-- What the task asks --
Give the lines below again exactly, starting with the line that holds "Per the final" and going on through the line that holds "The current run vs.".

Stored items:
--- START ---

What follows belongs to an exercise in optimizing a design on an open flow for small area and a short achievable clock period; a production flow would make more cautious choices.
No activity file was given, so power comes from the tool's default toggle rates.

== the previous run ==
## nlb_lpbk
module nlb_lpbk
(
  input  logic                    Clk_400,
  input  logic                    rst_n,
  input  logic                    mmio_wr_valid,
  input  logic                    mmio_rd_valid,
  input  logic [16-1:0] mmio_addr,
  input  logic [16-1:0]   mmio_tid,
  input  logic [64-1:0] mmio_wdata,
  output logic                    mmio_rsp_valid,
  output logic [16-1:0]   mmio_rsp_tid,
  output logic [64-1:0] mmio_rsp_data,
  output logic                    rd_req_valid,
  output logic [42-1:0]  rd_req_addr,
  output logic [16-1:0]   rd_req_tid,
  input  logic                    rd_almfull,
  input  logic                    rd_rsp_valid,
  input  logic [16-1:0]   rd_rsp_tid,
  input  logic [512-1:0]  rd_rsp_data,
  output logic                    wr_req_valid,
  output logic [42-1:0]  wr_req_addr,
  output logic [16-1:0]   wr_req_tid,
  output logic [512-1:0]  wr_req_data,
  input  logic                    wr_almfull,
  input  logic                    wr_rsp_valid,
  input  logic [16-1:0]   wr_rsp_tid
);
clock: 6.0 ns
lec_check: 0
cap_margin: 20
core_area: 10 10 490 490
die_area: 0 0 500 500
setup_slack_margin: 3.15
slew_margin: 20
standard.sh (not shown) runs the stock make flow with config.mk's settings and CLKGATE_MAP_FILE= SYNTH_SCRIPT=/design/flow/synth_recipe.tcl, a recipe that flattens the netlist after the stock synthesis.
==> flow/flow/run.sh <==
#!/bin/bash
# Standard ORFS layout, with plain buf_1 cells as the port buffers and a
# clock tree of larger sink clusters without dummy loads.
set -euo pipefail
export BUFFER_PORTS_ARGS="-buffer_cell sky130_fd_sc_hd__buf_1"
export CTS_ARGS="-sink_clustering_enable -repair_clock_nets -dont_use_dummy_load -sink_clustering_size 20 -sink_clustering_max_diameter 120 -buf_list {sky130_fd_sc_hd__clkbuf_16}"
bash standard.sh finish > run_standard.log 2>&1
What the current run does differently from the previous run at the input level:
Settings: SETUP_SLACK_MARGIN now 3.3, was 3.15.
Per the final summary, the current run finished and its layout is clean on timing, DRC and antenna.
The current run vs. the previous run: number of instances resized during post-cts repair rose about 100%; data-path buffer share of cell area in the final layout rose 1.4 points; post-layout instance area rose 3.1%; via count of the routed design rose about 2%; fraction of area in registers fell 0.85 points.
In the current run relative to the previous run, first-pass GRT wire length had gone up by a few percent.
Going from the previous run to the current run, total power roughly the same; area growth from synthesis to layout went up.
No run of this note included a check of the RTL's function; only the layout flow was run.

--- END ---

-- Reply --
Per the final summary, the current run finished and its layout is clean on timing, DRC and antenna.
The current run vs. the previous run: number of instances resized during post-cts repair rose about 100%; data-path buffer share of cell area in the final layout rose 1.4 points; post-layout instance area rose 3.1%; via count of the routed design rose about 2%; fraction of area in registers fell 0.85 points.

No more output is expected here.